Chapter 3
While his army was crossing the river, Edward received the challenge of the King of France. It was native indeed to the time: a sort of tournament-challenge, offering the English monarch battle upon any one of five days, in that great plain between Paris and St Germains which the last siege of the French capital has rendered famous in military history. The French feudal levies for which Philip had been waiting were now fast gathering, especially those for which he had had to wait longest, the main forces which had been away down south in Guienne. Edward most wisely refused the challenge, for it would have been against great odds, and to accept, though consonant to the spirit of the time, would have been a ludicrously unmilitary proceeding. In place of such acceptation he sent back false news that he would meet Philip far to the south. He then proceeded to cross the river and make the best haste he could back northwards to the sea. The French King found out the trick; a day and a half late he started in pursuit with his large and increasing host. That host was gathered at St Denis when on the Wednesday night, the 16th, Edward had got his men to Grisy, well north of Pontoise, and something like seventeen miles by cross roads from his hastily repaired bridge across the Seine. What followed was a fine feat of marching.

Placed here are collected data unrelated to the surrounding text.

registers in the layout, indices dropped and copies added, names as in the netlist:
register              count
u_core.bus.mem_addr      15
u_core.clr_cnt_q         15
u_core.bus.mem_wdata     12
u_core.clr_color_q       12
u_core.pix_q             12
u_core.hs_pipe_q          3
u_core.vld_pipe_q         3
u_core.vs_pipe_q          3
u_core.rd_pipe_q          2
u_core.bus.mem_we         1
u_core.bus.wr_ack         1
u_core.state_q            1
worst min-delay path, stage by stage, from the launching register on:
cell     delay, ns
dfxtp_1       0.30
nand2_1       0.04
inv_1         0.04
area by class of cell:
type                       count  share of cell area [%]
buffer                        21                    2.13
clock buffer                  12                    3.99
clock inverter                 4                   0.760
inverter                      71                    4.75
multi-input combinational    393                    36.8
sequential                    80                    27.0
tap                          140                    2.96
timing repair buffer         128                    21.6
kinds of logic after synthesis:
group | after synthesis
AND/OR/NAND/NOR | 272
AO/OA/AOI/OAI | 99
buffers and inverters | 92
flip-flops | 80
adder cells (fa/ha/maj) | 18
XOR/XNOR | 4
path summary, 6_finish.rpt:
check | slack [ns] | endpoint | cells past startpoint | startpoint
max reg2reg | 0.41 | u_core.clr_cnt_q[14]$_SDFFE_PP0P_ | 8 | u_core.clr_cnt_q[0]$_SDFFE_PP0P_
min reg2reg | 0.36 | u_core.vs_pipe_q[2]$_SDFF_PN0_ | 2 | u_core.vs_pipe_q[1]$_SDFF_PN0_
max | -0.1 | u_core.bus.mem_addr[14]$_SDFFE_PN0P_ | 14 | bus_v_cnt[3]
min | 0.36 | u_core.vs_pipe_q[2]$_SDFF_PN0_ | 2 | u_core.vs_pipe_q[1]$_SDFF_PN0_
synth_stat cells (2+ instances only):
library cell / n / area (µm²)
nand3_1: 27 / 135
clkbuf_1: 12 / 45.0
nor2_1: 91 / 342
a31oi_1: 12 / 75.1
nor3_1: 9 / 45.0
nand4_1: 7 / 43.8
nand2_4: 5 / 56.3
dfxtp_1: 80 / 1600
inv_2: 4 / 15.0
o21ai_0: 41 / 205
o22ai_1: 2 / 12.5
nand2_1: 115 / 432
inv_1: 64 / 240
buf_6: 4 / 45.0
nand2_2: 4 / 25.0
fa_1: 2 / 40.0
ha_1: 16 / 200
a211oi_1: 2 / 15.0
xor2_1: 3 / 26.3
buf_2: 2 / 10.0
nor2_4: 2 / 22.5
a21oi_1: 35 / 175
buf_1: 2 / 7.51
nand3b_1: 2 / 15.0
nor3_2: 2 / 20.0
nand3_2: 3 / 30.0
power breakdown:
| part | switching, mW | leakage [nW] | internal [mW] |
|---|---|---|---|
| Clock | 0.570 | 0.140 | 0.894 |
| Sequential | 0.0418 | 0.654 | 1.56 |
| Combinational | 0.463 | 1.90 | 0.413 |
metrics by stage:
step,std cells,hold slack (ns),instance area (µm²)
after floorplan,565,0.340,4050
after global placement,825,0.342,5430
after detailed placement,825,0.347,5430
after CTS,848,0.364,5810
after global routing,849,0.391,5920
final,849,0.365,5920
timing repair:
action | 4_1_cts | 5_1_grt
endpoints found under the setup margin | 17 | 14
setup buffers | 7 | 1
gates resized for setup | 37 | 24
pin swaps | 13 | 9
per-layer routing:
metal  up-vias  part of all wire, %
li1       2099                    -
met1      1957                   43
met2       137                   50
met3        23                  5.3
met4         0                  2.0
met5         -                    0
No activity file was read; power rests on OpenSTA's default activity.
--- config.mk ---
export PLATFORM = sky130hd
export DESIGN_NAME = intpol2_d4_out_buffer
export DESIGN_NICKNAME = d
export VERILOG_FILES = /design/src/rtl/intpol2_d4_out_buffer.sv
export SDC_FILE = /design/constraint.sdc
export NUM_CORES = 1
export LEC_CHECK = 0
export ABC_CLOCK_PERIOD_IN_PS = 6900
export CAP_MARGIN = 20
export CORE_AREA = 2 2 199 201
export DETAILED_ROUTE_END_ITERATION = 8
export DIE_AREA = 0 0 201 203
export PLACE_DENSITY = 0.76
export SYNTH_ARGS = -nofsm -noshare
export SYNTH_HDL_FRONTEND = slang
export SYNTH_SLANG_ARGS = --single-unit
--- constraint.sdc ---
create_clock -name clk -period 6.9 [get_ports clk]
set_input_delay 1.38 -clock clk [delete_from_list [all_inputs] [get_ports clk]]
set_output_delay 1.38 -clock clk [all_outputs]
set_load 0.01 [all_outputs]
--- src/rtl/intpol2_d4_out_buffer.sv ---
// rtl/intpol2_d4_out_buffer.sv - FWFT I/Q pair buffer with almost-full back-pressure and frame-last marking
module intpol2_d4_out_buffer #(
  parameter int DATAPATH_WIDTH  = 12,
  parameter int FIFO_ADDR_WIDTH = 4,
  parameter int AFULL_MARGIN    = 4,
  parameter int LEN_WIDTH       = 32
) (
  input  logic                          clk,
  input  logic                          rst,
  input  logic                          clear,
  input  logic                          wr_en,
  input  logic [DATAPATH_WIDTH-1:0]     I_in,
  input  logic [DATAPATH_WIDTH-1:0]     Q_in,
  input  logic [LEN_WIDTH-1:0]          frame_len,
  output logic                          Afull_o,
  output logic                          full_o,
  output logic                          empty_o,
  output logic [FIFO_ADDR_WIDTH:0]      level_o,
  output logic                          overflow_o,
  output logic                          m_valid,
  input  logic                          m_ready,
  output logic [2*DATAPATH_WIDTH-1:0]   m_data,
  output logic                          m_last
);

  localparam int DEPTH = 2 ** FIFO_ADDR_WIDTH;
  localparam int LW    = FIFO_ADDR_WIDTH + 1;
  localparam int DW    = 2 * DATAPATH_WIDTH;

  logic [DW-1:0]              mem_q [DEPTH];
  logic [FIFO_ADDR_WIDTH-1:0] wr_ptr_q, wr_ptr_d;
  logic [FIFO_ADDR_WIDTH-1:0] rd_ptr_q, rd_ptr_d;
  logic [LW-1:0]              level_q, level_d;
  logic                       overflow_q, overflow_d;
  logic [LEN_WIDTH-1:0]       cnt_q, cnt_d;
  logic [LEN_WIDTH-1:0]       len_q, len_d;
  logic [LEN_WIDTH-1:0]       eff_len;
  logic                       flush;
  logic                       push;
  logic                       pop;

  assign flush = rst || clear;

  assign level_o    = level_q;
  assign empty_o    = (level_q == '0);
  assign full_o     = (level_q == LW'(DEPTH));
  assign Afull_o    = (level_q >= LW'(DEPTH - AFULL_MARGIN));
  assign overflow_o = overflow_q;

  assign m_valid = !empty_o;
  assign m_data  = m_valid ? mem_q[rd_ptr_q] : '0;

  // The length register is transparent to frame_len while the counter sits at
  // frame start, so a one-beat frame can flag last on its first beat.
  assign eff_len = (cnt_q == '0) ? frame_len : len_q;
  assign m_last  = m_valid && (eff_len != '0) && (cnt_q == eff_len - LEN_WIDTH'(1));

  // A pop in the same cycle does not make room for a write while full.
  assign push = wr_en && !full_o;
  assign pop  = m_valid && m_ready;

  always_comb begin
    wr_ptr_d   = wr_ptr_q;
    rd_ptr_d   = rd_ptr_q;
    level_d    = level_q;
    overflow_d = overflow_q;
    cnt_d      = cnt_q;
    len_d      = eff_len;
    if (push) begin
      wr_ptr_d = wr_ptr_q + FIFO_ADDR_WIDTH'(1);
    end
    if (wr_en && full_o) begin
      overflow_d = 1'b1;
    end
    if (pop) begin
      rd_ptr_d = rd_ptr_q + FIFO_ADDR_WIDTH'(1);
      cnt_d    = m_last ? '0 : cnt_q + LEN_WIDTH'(1);
    end
    if (push && !pop) begin
      level_d = level_q + LW'(1);
    end else if (pop && !push) begin
      level_d = level_q - LW'(1);
    end
  end

  always_ff @(posedge clk) begin
    if (flush) begin
      wr_ptr_q   <= '0;
      rd_ptr_q   <= '0;
      level_q    <= '0;
      overflow_q <= 1'b0;
      cnt_q      <= '0;
      len_q      <= '0;
    end else begin
      wr_ptr_q   <= wr_ptr_d;
      rd_ptr_q   <= rd_ptr_d;
      level_q    <= level_d;
      overflow_q <= overflow_d;
      cnt_q      <= cnt_d;
      len_q      <= len_d;
    end
  end

  always_ff @(posedge clk) begin
    if (push && !flush) begin
      mem_q[wr_ptr_q] <= {Q_in, I_in};
    end
  end

endmodule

On the next day, the 17th, he had got his forces more than another seventeen miles north and had camped them by Auneuil. In two more days, by the evening of Saturday the 19th, they were yet twenty-five miles further north as the crow flies (and more like thirty by the roads), at Sommereux. Edward halted at Troussures (of which the clerk makes "Trusserux") to see it file by, and on the morrow, Sunday, August the 20th, he was at Camps in the upland above Moliens Vidame, another push of fifteen miles for mass of the force, and of more than twenty for himself and his staff.
At this point came the crux of his danger. All during that tremendous feat of marching (and what it meant anyone who has covered close on fifty miles in three days under military conditions will know--there are few such) the great host of Philip was pounding at his heels.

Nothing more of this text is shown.